Clarity

  • 1.  SaaS vs. On Premise

    Posted Aug 12, 2016 02:03 PM

    How does SaaS performance / response time compare to an on premise install?  I'm especially curious to hear from people who have moved from one to the other, to see if performance improved or degraded.



  • 2.  Re: SaaS vs. On Premise

    Posted Aug 17, 2016 08:51 AM

    Can't say for on-premise.  But for Saas response and uptime are inline with other webservices.  Each on-premise architecture may produce different results, but you can control those.  I'm sure your account rep can arrange for a sandbox test environment from the cloud if you want some hands on testing.



  • 3.  Re: SaaS vs. On Premise

    Posted Aug 17, 2016 04:24 PM

    We have been very pleased with our On Demand service. For us the key issue is less about system performance and more about support. If we had to go through internal channels to get support it would be very difficult to get simple things done, such as system refreshes, etc. Our experience with On Demand support has been mostly very positive (sure, there are a few bumps here and there).



  • 4.  Re: SaaS vs. On Premise

    Posted Aug 17, 2016 04:29 PM

    Agreed - Good point.  SaaS support is reliable and responsive as of late (last year or so).  Kudos to them.

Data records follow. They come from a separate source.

From an optimization exercise on the open Yosys and OpenROAD flow, aimed at small area, a short achievable clock period and few clock cycles; shortcuts taken in it are not production practice. In this exercise RTL edits were held to simulation tests only and were not proved equivalent to the original. Power figures rest on the tool's default switching activity, not on a simulated workload.

===== flow/flow/run.sh =====
#!/bin/bash
# The standard layout, with timing repair aiming for 8.5 ns of setup slack
# (a 3.5 ns period) instead of 0 and without gate cloning (a clone's load can
# end up at the max-capacitance limit after routing); everything else as
# the standard.sh.
set -euo pipefail
bash standard.sh SETUP_SLACK_MARGIN=8.5 SKIP_GATE_CLONING=1 finish > make_finish.log 2>&1

===== flow/standard.sh =====
#!/bin/bash
# synth_recipe.tcl (not shown) runs the flow's synth.tcl, then flattens the netlist and writes it again
# the make line also repeats each setting of config.mk as NAME=value (left out here)
make -C /OpenROAD-flow-scripts/flow DESIGN_CONFIG=/design/flow/config.mk WORK_HOME=/design/flow/orfs CLKGATE_MAP_FILE= SYNTH_SCRIPT=/design/flow/synth_recipe.tcl "${@:-finish}"

===== flow/config.mk =====
export PLATFORM = sky130hd
export DESIGN_NAME = frx_top
export DESIGN_NICKNAME = frx_top
export VERILOG_FILES = /design/flow/design.v
export SDC_FILE = /design/flow/constraint.sdc
export NUM_CORES = 4
export LEC_CHECK = 0
export CAP_MARGIN = 20
export CORE_MARGIN = 2
export CORE_UTILIZATION = 50
export CTS_CLUSTER_DIAMETER = 60
export CTS_CLUSTER_SIZE = 30
export PLACE_DENSITY = 0.6
export SLEW_MARGIN = 20
export TNS_END_PERCENT = 10

===== flow/constraint.sdc =====
create_clock -name core_clock -period 12.0 [get_ports {clk}]
set_input_delay 2.4000 -clock core_clock [delete_from_list [all_inputs] [get_ports {clk}]]
set_output_delay 2.4000 -clock core_clock [all_outputs]
set_load 0.01 [all_outputs]

===== flow/design.v =====
module frx_cipher (
    input  wire        enc,        
    input  wire [3:0]  step,
    input  wire [35:0] in,         
    output reg  [31:0] out
);
    function [3:0] key;
        input       s;
        input [3:0] v;
        reg   [4:0] idx;
        begin
            idx = {1'b0, v} + {4'd0, ~s};
            case (idx)
                5'd0:  key = 4'd9;  5'd1:  key = 4'd6;  5'd2:  key = 4'd3;  5'd3:  key = 4'd8;
                5'd4:  key = 4'd10; 5'd5:  key = 4'd0;  5'd6:  key = 4'd2;  5'd7:  key = 4'd12;
                5'd8:  key = 4'd4;  5'd9:  key = 4'd14; 5'd10: key = 4'd7;  5'd11: key = 4'd5;
                5'd12: key = 4'd1;  5'd13: key = 4'd15; 5'd14: key = 4'd11; 5'd15: key = 4'd13;
                default: key = 4'd9;
            endcase
        end
    endfunction
    function [3:0] ikey;
        input       r;
        input [3:0] v;
        reg   [3:0] k;
        begin
            case (v)
                4'd0:  k = 4'd5;  4'd1:  k = 4'd12; 4'd2:  k = 4'd6;  4'd3:  k = 4'd2;
                4'd4:  k = 4'd8;  4'd5:  k = 4'd11; 4'd6:  k = 4'd1;  4'd7:  k = 4'd10;
                4'd8:  k = 4'd3;  4'd9:  k = 4'd0;  4'd10: k = 4'd4;  4'd11: k = 4'd14;
                4'd12: k = 4'd7;  4'd13: k = 4'd15; 4'd14: k = 4'd9;  default: k = 4'd13;
            endcase
            ikey = k - {3'd0, r};
        end
    endfunction
    reg [27:0] x;
    reg [3:0]  p0, p1, pv, b, e6;
    reg        rnd, first, last;
    always @* begin
        x     = {in[25:0], in[27:26]};             
        p0    = in[3:0];
        p1    = in[7:4];
        pv    = in[31:28];
        rnd   = (step >= 4'd7);
        first = (step == 4'd1) || (step == 4'd7);
        last  = (step == 4'd6) || (step == 4'd12);
        e6    = (in[11:4] >= 8'd2 && in[11:4] <= 8'd9) ? ((in[7:4] - 4'd2) | 4'd8) : 4'd0;
        b     = 4'd0;
        out   = in[31:0];
        if (step == 4'd0) begin
            if (enc)
                out = {4'd0, e6, in[35:32], in[31:28], in[27:24], in[23:20],
                       in[13:12], (in[11:4] != 8'd0), 1'b0, in[3:0]};
            else
                out = {4'd0, x[27:24] ^ 4'd9,
                       x[3:0], x[7:4], x[11:8], x[15:12], x[19:16], x[23:20]};
        end else begin
            if (enc) begin
                b   = key(rnd, p0 ^ (first ? 4'd0 : pv));
                out = {b, in[27:24], b, in[23:4]};
            end else begin
                b   = ikey(rnd, p0) ^ (last ? 4'd0 : p1);
                out = {in[31:24], b, in[23:4]};
            end
        end
    end
endmodule
module frx_cipher_out (
    input  wire        enc,
    input  wire [27:0] in,
    output reg  [31:0] out
);
    reg [27:0] m;
    reg [3:0]  v;
    always @* begin
        m   = {in[27:24] ^ 4'd9, in[23:0]};
        v   = {3'd0, in[17]} + {1'b0, in[26:24]} + {3'd0, in[27]};
        if (enc)
            out = {4'd0, m[1:0], m[27:2]};                     
        else
            out = {in[3:0], in[7:4], in[11:8], in[15:12], 6'd0, in[19:18], v, in[23:20]};
    end
endmodule
module frx_top (
    input  wire        clk,
    input  wire        rst,             
    input  wire        p_valid,
    input  wire [63:0] p_word,
    output wire        p_ready,
    input  wire        h_valid,
    input  wire [63:0] h_word,
    output wire        h_ready,
    output reg         r_valid,
    output reg  [1:0]  r_status,
    output reg  [31:0] r_data
);
    localparam integer CAPACITY = 67;
    localparam [2:0] K_OK     = 3'd0,    
                     K_ILL    = 3'd1,
                     K_RANGE  = 3'd2,
                     K_AVAIL  = 3'd3,
                     K_VALUE  = 3'd4,
                     K_BITLEN = 3'd5,
                     K_DELAY  = 3'd6,
                     K_RSTAV  = 3'd7;
    function [3:0] mod15;
        input [6:0] v;
        reg   [4:0] t;
        begin
            t     = {2'd0, v[6:4]} + {1'b0, v[3:0]};
            mod15 = (t >= 5'd15) ? (t[3:0] + 4'd1) : t[3:0];
        end
    endfunction
    function [3:0] qdig;
        input [3:0] r, n;
        reg   [4:0] t;
        begin
            t    = {1'b0, r} + {1'b0, n};
            qdig = r + {3'd0, (t >= 5'd15)};
        end
    endfunction
    reg        rx_en;
    reg        pin_valid;
    reg [7:0]  rx_pin;
    reg [6:0]  tol_pct;
    reg [6:0]  cc;
    reg        rc;
    reg [31:0] last_time;
    reg [31:0] rx_value;
    reg [5:0]  rx_bitlen;
    reg [28:0] rx_delay;
    reg        rx_avail;
    reg        pa_v, pa_ok;
    reg [31:0] pa_t;
    reg        ha_v, ha_bar, ha_cd, ha_raw, ha_cip, ha_za, ha_zb, ha_zc;
    reg [7:0]  ha_op;
    reg [35:0] ha_x;
    reg [3:0]  ha_cnt;
    reg        b_v, c_v, q_v, m1_v, m2_v, m3_v, g_v, f_v;
    reg [31:0] b_d, c_d, q_d;
    reg [6:0]  b_t;                         
    reg [6:0]  c_wi, q_wi, m1_wi, m2_wi, m3_wi;
    reg        c_dec, q_dec, m1_dec, m2_dec, m3_dec, g_dec;
    reg [3:0]  c_s7;                        
    reg [4:0]  c_s6;
    reg [5:0]  c_s5, c_s4, c_p321;
    reg [4:0]  c_p32;
    reg [3:0]  q_r7, q_r6, q_r5, q_r4, q_r3, q_r2, q_r1;
    reg [33:0] m1_u;                        
    reg        m1_c;
    reg [33:0] m2_s;                        
    reg        m2_c, m3_c;
    reg [28:0] m3_e;
    reg        hb_v, hc_v, hq_v, hm1_v, hm2_v, hm3_v, hg_v, hf_v;
    reg [2:0]  hb_k, hc_k, hq_k, hm1_k, hm2_k, hm3_k, hg_k, hf_k;
    reg        hb_c, hc_c, hq_c, hm1_c, hm2_c, hm3_c, hg_c, hf_c;    
    reg        hb_r, hc_r, hq_r, hm1_r, hm2_r, hm3_r, hg_r, hf_r;    
    reg [6:0]  hb_idx, hc_idx, hq_idx;
    reg [8:0]  hq_hi;                       
    reg [7:0]  hq_lo;                       
    reg        hq_fw;                       
    reg [31:0] sc;                          
    reg [31:0] sd;                          
    reg        drained;                     
    reg        sc_busy;                     
    reg        sd_busy;                     
    reg [28:0] dly;                         
    reg [28:0] emax;                        
    reg [28:0] pend_m;                      
    reg        pend_c;
    reg [31:0] code;
    reg        sfail;                       
    reg [6:0]  last_wi;
    reg [5:0]  bl_snap;                     
    reg [35:0] w25;                         
    reg        f_pub;                       
    reg [28:0] md;                          
    reg [35:0] prod;                        
    reg [5:0]  tsh;
    reg [1:0]  mcnt;
    reg  hr, pr;
    assign h_ready = hr;
    assign p_ready = pr;
    wire issue = ha_v & hr;
    wire p_fmt = (p_word[63:56] == 8'h01) && (p_word[55:32] == 24'd0);
    wire h_za  = (h_word[55:36] == 20'd0);
    wire h_zb  = (h_word[35:28] == 8'd0);
    wire h_zc  = (h_word[27:8] == 20'd0);
    wire [7:0] h_op = h_word[63:56];
    wire h_bar = (h_op[7:2] == 6'b000100) && (h_op[1:0] != 2'd3);      
    wire h_raw = (h_op == 8'h25);
    wire h_cip = (h_op[7:1] == 7'b0011000);                             
    wire h_cd  = (h_op == 8'h26) || h_cip;
    wire       ha_v_n   = ~rst & (hr ? h_valid : ha_v);
    wire       ha_bar_n = hr ? h_bar : ha_bar;
    wire       ha_raw_n = hr ? h_raw : ha_raw;
    wire       ha_cd_n  = hr ? h_cd  : ha_cd;
    wire       ha_cip_n = hr ? h_cip : ha_cip;
    wire [3:0] ha_cnt_n = hr ? 4'd0 : (ha_cip && ha_cnt != 4'd13) ? ha_cnt + 4'd1 : ha_cnt;
    wire       drained_n, sc_busy_n, sd_busy_n;
    wire       ha_wait_n = (ha_bar_n & ~drained_n) | (ha_raw_n & sd_busy_n) |
                           (ha_cd_n & sc_busy_n) | (ha_cip_n & (ha_cnt_n != 4'd13));
    always @(posedge clk) begin
        hr <= ~ha_v_n | ~ha_wait_n;
        pr <= ~(ha_v_n & (ha_bar_n | (ha_raw_n & sd_busy_n)));
    end
    wire [31:0] cstep;
    frx_cipher u_cipher (.enc(ha_op[0]), .step(ha_cnt), .in(ha_x), .out(cstep));
    always @(posedge clk) begin
        pa_v  <= ~rst & p_valid & p_ready;
        pa_ok <= p_fmt;
        pa_t  <= p_word[31:0];
        ha_v   <= ha_v_n;
        ha_bar <= ha_bar_n;
        ha_raw <= ha_raw_n;
        ha_cd  <= ha_cd_n;
        ha_cip <= ha_cip_n;
        ha_cnt <= ha_cnt_n;
        if (hr) begin
            ha_op  <= h_op;
            ha_x   <= h_word[35:0];
            ha_za  <= h_za;
            ha_zb  <= h_zb;
            ha_zc  <= h_zc;
        end else if (ha_cip && ha_cnt != 4'd13) begin
            ha_x[31:0] <= cstep;
        end
    end
    wire       ha_z36 = ha_za;                      
    wire       ha_z28 = ha_za & ha_zb;              
    wire       ha_z8  = ha_za & ha_zb & ha_zc;      
    wire       a_n0   = ha_z8 && (ha_x[7:0] == 8'd0);
    reg  [2:0] a_k;
    always @* begin
        case (ha_op)
        8'h10: a_k = ha_z8 ? K_OK : K_ILL;
        8'h11: a_k = a_n0  ? K_OK : K_ILL;
        8'h12: a_k = a_n0  ? K_OK : K_ILL;
        8'h13: a_k = !ha_z8 ? K_ILL : (ha_x[7:0] > 8'd100) ? K_RANGE : K_OK;
        8'h20: a_k = a_n0  ? K_AVAIL  : K_ILL;
        8'h21: a_k = a_n0  ? K_RSTAV  : K_ILL;
        8'h22: a_k = a_n0  ? K_VALUE  : K_ILL;
        8'h23: a_k = a_n0  ? K_BITLEN : K_ILL;
        8'h24: a_k = a_n0  ? K_DELAY  : K_ILL;
        8'h25: a_k = !ha_z8 ? K_ILL : (ha_x[7:0] >= 8'd67) ? K_RANGE : K_OK;
        8'h26: a_k = a_n0  ? K_OK : K_ILL;
        8'h30: a_k = ha_z28 ? K_OK : K_ILL;
        8'h31: a_k = ha_z36 ? K_OK : K_ILL;
        default: a_k = K_ILL;
        endcase
    end
    wire a_ok = (a_k == K_OK);
    wire [31:0] cout_w;
    frx_cipher_out u_cout (.enc(ha_op[0]), .in(ha_x[27:0]), .out(cout_w));
    wire a_go    = issue & a_ok;
    wire bar_en  = a_go && (ha_op == 8'h10);
    wire bar_re  = a_go && (ha_op == 8'h11) && pin_valid;
    wire bar_dis = a_go && (ha_op == 8'h12);
    wire set_tol = a_go && (ha_op == 8'h13);
    wire bar_clr = bar_en | bar_re;
    always @(posedge clk) begin
        if (rst) begin
            rx_en     <= 1'b0;
            pin_valid <= 1'b0;
            rx_pin    <= 8'd0;
            tol_pct   <= 7'd60;
        end else begin
            if (bar_en) begin
                rx_pin    <= ha_x[7:0];
                pin_valid <= 1'b1;
            end
            if (bar_clr)
                rx_en <= 1'b1;
            if (bar_dis)
                rx_en <= 1'b0;
            if (set_tol)
                tol_pct <= ha_x[6:0];
        end
    end
    wire a_live = pa_v & pa_ok & rx_en;
    always @(posedge clk) begin
        if (rst)
            last_time <= 32'd0;
        else if (a_live)
            last_time <= pa_t;
        b_d <= pa_t - last_time;
        b_t <= tol_pct;
    end
    wire       b_bnd = (b_d > 32'd4000) && (b_d < 32'd6000);
    wire       b_lng = (b_d > 32'd6000);
    wire [6:0] b_wr  = (b_bnd | b_lng) ? 7'd0 : cc;
    wire       b_ovf = (b_wr == 7'd67);
    wire [6:0] b_wi  = b_ovf ? 7'd0 : b_wr;
    wire       b_rc  = b_ovf ? 1'b0 : (b_bnd ? ~rc : rc);
    wire       b_dec = b_bnd & rc & (cc >= 7'd8);     
    always @(posedge clk) begin
        if (rst) begin
            cc <= 7'd0;
            rc <= 1'b0;
        end else if (bar_clr) begin
            cc <= 7'd0;
            rc <= 1'b0;
        end else if (b_v) begin
            cc <= b_wi + 7'd1;
            rc <= b_rc;
        end
        c_d   <= b_d;
        c_wi  <= b_wi;
        c_dec <= b_dec;
        c_s7   <= b_d[31:28];
        c_s6   <= b_p76;
        c_s5   <= {1'b0, b_p76} + {2'd0, b_d[23:20]};
        c_s4   <= {1'b0, b_p76} + {1'b0, b_p54};
        c_p32  <= b_p32;
        c_p321 <= {1'b0, b_p32} + {2'd0, b_d[7:4]};
    end
    wire [4:0] b_p76 = {1'b0, b_d[31:28]} + {1'b0, b_d[27:24]};
    wire [4:0] b_p54 = {1'b0, b_d[23:20]} + {1'b0, b_d[19:16]};
    wire [4:0] b_p32 = {1'b0, b_d[15:12]} + {1'b0, b_d[11:8]};
    wire b_mstart = b_v & b_dec;
    always @(posedge clk) begin
        if (b_mstart) begin
            md   <= dly;
            prod <= b_t[6] ? {7'd0, dly} : 36'd0;
            tsh  <= b_t[5:0];
            mcnt <= 2'd3;
        end else if (mcnt != 2'd0) begin
            mcnt <= mcnt - 2'd1;
            prod <= {prod[33:0], 2'b00} + (tsh[5] ? {6'd0, md, 1'b0} : 36'd0) +
                                          (tsh[4] ? {7'd0, md} : 36'd0);
            tsh  <= {tsh[3:0], 2'b00};
        end
    end
    always @(posedge clk) begin
        q_d   <= c_d;
        q_wi  <= c_wi;
        q_dec <= c_dec;
        q_r7  <= mod15({3'd0, c_s7});
        q_r6  <= mod15({2'd0, c_s6});
        q_r5  <= mod15({1'b0, c_s5});
        q_r4  <= mod15({1'b0, c_s4});
        q_r3  <= mod15({1'b0, c_s4} + {3'd0, c_d[15:12]});
        q_r2  <= mod15({1'b0, c_s4} + {2'd0, c_p32});
        q_r1  <= mod15({1'b0, c_s4} + {1'b0, c_p321});
    end
    wire [31:0] q_q = {qdig(4'd0, q_d[31:28]), qdig(q_r7, q_d[27:24]),
                       qdig(q_r6, q_d[23:20]), qdig(q_r5, q_d[19:16]),
                       qdig(q_r4, q_d[15:12]), qdig(q_r3, q_d[11:8]),
                       qdig(q_r2, q_d[7:4]),   qdig(q_r1, q_d[3:0])};
    wire q_wi0 = (q_wi == 7'd0);
    always @(posedge clk) begin
        if (q_v && q_wi0)
            dly <= q_q[28:0];
    end
    reg [31:0] bufm [0:CAPACITY-1];
    reg [6:0]  bhi;
    genvar g;
    generate
        for (g = 0; g < CAPACITY; g = g + 1) begin : g_slot
            always @(posedge clk)
                if (q_v && q_wi == g)
                    bufm[g] <= q_d;
        end
    endgenerate
    always @(posedge clk) begin
        if (rst)
            bhi <= 7'd0;
        else if (q_v && q_wi == bhi)
            bhi <= bhi + 7'd1;
    end
    always @(posedge clk) begin
        m1_wi  <= q_wi;
        m1_dec <= q_dec;
        m1_u   <= {2'd0, q_d} - {4'd0, dly, 1'b0};
        m1_c   <= {1'b0, q_d} > {3'd0, dly, 1'b0};
    end
    reg [31:0] q_rd;
    integer    i;
    always @* begin
        q_rd = 32'd0;
        for (i = 0; i < CAPACITY; i = i + 1)
            q_rd = q_rd | (bufm[i] & {32{hq_hi[i / 8] & hq_lo[i % 8]}});
    end
    wire q_rv = (hq_idx < bhi);
    wire [31:0] q_raw = hq_fw ? q_d : (q_rv ? q_rd : 32'd0);
    wire [33:0] m1_k = {5'd0, dly} ^ {34{m1_c}};
    wire [34:0] m1_t = {m1_u, 1'b1} + {m1_k, m1_c};
    always @(posedge clk) begin
        m2_wi  <= m1_wi;
        m2_dec <= m1_dec;
        m2_c   <= m1_c;
        m2_s   <= m1_t[34:1];
    end
    wire        m2_n  = m2_s[33];
    wire [34:0] m2_a  = {m2_s ^ {34{m2_n}}, 1'b1} + {34'd0, m2_n};
    wire [33:0] m2_ab = m2_a[34:1];
    always @(posedge clk) begin
        m3_wi  <= m2_wi;
        m3_dec <= m2_dec;
        m3_c   <= m2_c;
        m3_e   <= (m2_ab[33:29] != 5'd0) ? {29{1'b1}} : m2_ab[28:0];
    end
    wire [28:0] m3_mx = (emax > m3_e) ? emax : m3_e;
    wire [28:0] m3_pm = (pend_m > m3_e) ? pend_m : m3_e;
    always @(posedge clk) begin
        if (m3_v && m3_wi != 7'd0) begin
            last_wi <= m3_wi;
            if (m3_wi[0]) begin
                pend_c <= m3_c;
                pend_m <= (m3_wi == 7'd1) ? m3_e : m3_mx;
            end else begin
                emax  <= m3_pm;
                code  <= (m3_wi == 7'd2) ? {31'd0, pend_c} : {code[30:0], pend_c};
                sfail <= ((m3_wi == 7'd2) ? 1'b0 : sfail) | (pend_c == m3_c);
            end
        end
        if (m3_v && m3_dec)
            bl_snap <= last_wi[6:1];
        w25   <= {3'd0, emax, 4'd0} + {4'd0, emax, 3'd0} + {7'd0, emax} + 36'd25;
        g_dec <= m3_dec;
    end
    always @(posedge clk) begin
        f_pub <= ~rst & g_v & g_dec & ~sfail & (w25 <= {2'd0, prod[35:2]});
    end
    wire        rs_clr = hf_v && (hf_k == K_RSTAV);
    wire        n_av   = f_pub | rx_avail;
    wire [31:0] n_val  = f_pub ? code : rx_value;
    wire [5:0]  n_bl   = f_pub ? bl_snap : rx_bitlen;
    wire [28:0] n_dl   = f_pub ? md : rx_delay;
    always @(posedge clk) begin
        if (rst || bar_clr || rs_clr) begin
            rx_value  <= 32'd0;
            rx_bitlen <= 6'd0;
            rx_delay  <= 29'd0;
            rx_avail  <= 1'b0;
        end else begin
            rx_value  <= n_val;
            rx_bitlen <= n_bl;
            rx_delay  <= n_dl;
            rx_avail  <= n_av;
        end
    end
    always @(posedge clk) begin
        hb_k   <= a_k;
        hb_c   <= ha_cd & a_ok;
        hb_r   <= ha_raw & a_ok;
        hb_idx <= ha_x[6:0];
        hc_k   <= hb_k;
        hc_c   <= hb_c;
        hc_r   <= hb_r;
        hc_idx <= hb_idx;
        hq_k   <= hc_k;
        hq_c   <= hc_c;
        hq_r   <= hc_r;
        hq_idx <= hc_idx;
        hq_hi  <= 9'd1 << hc_idx[6:3];
        hq_lo  <= 8'd1 << hc_idx[2:0];
        hq_fw  <= c_v && (c_wi == hc_idx);
        hm1_k  <= hq_k;
        hm1_c  <= hq_c;
        hm1_r  <= hq_r;
        hm2_k  <= hm1_k;
        hm2_c  <= hm1_c;
        hm2_r  <= hm1_r;
        hm3_k  <= hm2_k;
        hm3_c  <= hm2_c;
        hm3_r  <= hm2_r;
        hg_k   <= hm3_k;
        hg_c   <= hm3_c;
        hg_r   <= hm3_r;
        hf_k   <= hg_k;
        hf_c   <= hg_c;
        hf_r   <= hg_r;
        if (issue && ha_cd)
            sc <= ha_cip ? cout_w : {8'd67, 1'b0, tol_pct, rx_pin, 6'd0, pin_valid, rx_en};
        if (hq_v && hq_r)
            sd <= q_raw;
    end
    always @(posedge clk) begin
        r_valid <= ~rst & hf_v;
        case (hf_k)
        K_OK:     begin r_status <= 2'd0; r_data <= hf_c ? sc : hf_r ? sd : 32'd0; end
        K_ILL:    begin r_status <= 2'd1; r_data <= 32'd0; end
        K_RANGE:  begin r_status <= 2'd2; r_data <= 32'd0; end
        K_AVAIL:  begin r_status <= 2'd0; r_data <= {31'd0, n_av}; end
        K_VALUE:  begin r_status <= 2'd0; r_data <= n_val; end
        K_BITLEN: begin r_status <= 2'd0; r_data <= {26'd0, n_bl}; end
        K_DELAY:  begin r_status <= 2'd0; r_data <= {3'd0, n_dl}; end
        default:  begin r_status <= 2'd0; r_data <= 32'd0; end
        endcase
    end
    wire n_pa = ~rst & p_valid & p_ready;
    wire n_b  = ~rst & a_live;
    wire n_hb = ~rst & issue;
    always @(posedge clk) begin
        b_v   <= n_b;
        c_v   <= ~rst & b_v;
        q_v   <= ~rst & c_v;
        m1_v  <= ~rst & q_v;
        m2_v  <= ~rst & m1_v;
        m3_v  <= ~rst & m2_v;
        g_v   <= ~rst & m3_v;
        f_v   <= ~rst & g_v;
        hb_v  <= n_hb;
        hc_v  <= ~rst & hb_v;
        hq_v  <= ~rst & hc_v;
        hm1_v <= ~rst & hq_v;
        hm2_v <= ~rst & hm1_v;
        hm3_v <= ~rst & hm2_v;
        hg_v  <= ~rst & hm3_v;
        hf_v  <= ~rst & hg_v;
        drained <= drained_n;
        sc_busy <= sc_busy_n;
        sd_busy <= sd_busy_n;
    end
    assign drained_n = rst | ~(n_pa | n_b | b_v | c_v | q_v | m1_v | m2_v | m3_v | g_v |
                               n_hb | hb_v | hc_v | hq_v | hm1_v | hm2_v | hm3_v | hg_v);
    assign sc_busy_n = ~rst & ((n_hb & ha_cd) | (hb_v & hb_c) | (hc_v & hc_c) | (hq_v & hq_c) |
                               (hm1_v & hm1_c) | (hm2_v & hm2_c) | (hm3_v & hm3_c));
    assign sd_busy_n = ~rst & ((n_hb & ha_raw) | (hb_v & hb_r) | (hc_v & hc_r) | (hq_v & hq_r));
endmodule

  • 5.  Re: SaaS vs. On Premise

    Posted Aug 19, 2016 10:08 AM

    This is quite difficult to answer. Depending on your hardware configuration for on-premise, you could have better or worse performance than SaaS. We have recently moved from a hosted solution to SaaS, in some areas we improved performance and in others we lost a little in performance. But when we migrated we upgraded to 14.3, converted reports to JasperSoft, and had to remove triggers and other components that were not supported by SaaS.

     

    There are benefits and drawbacks to both solutions. I would not base my decision to move solely on performance. Remember a lot of CA PPM performance issues are not H/W related but configuration/customization related (Audit, Attribute value protection, heavy customization's, poorly designed process/scripts/queries, etc).

     

    Personally I can argue for both on-premise and SaaS (I like both). To select what is appropriate in a particular case I would want to know what the customer  objective is for CA PPM now, 2 years, and 5 years down the road, functions they will use in CA PPM, user base size, etc.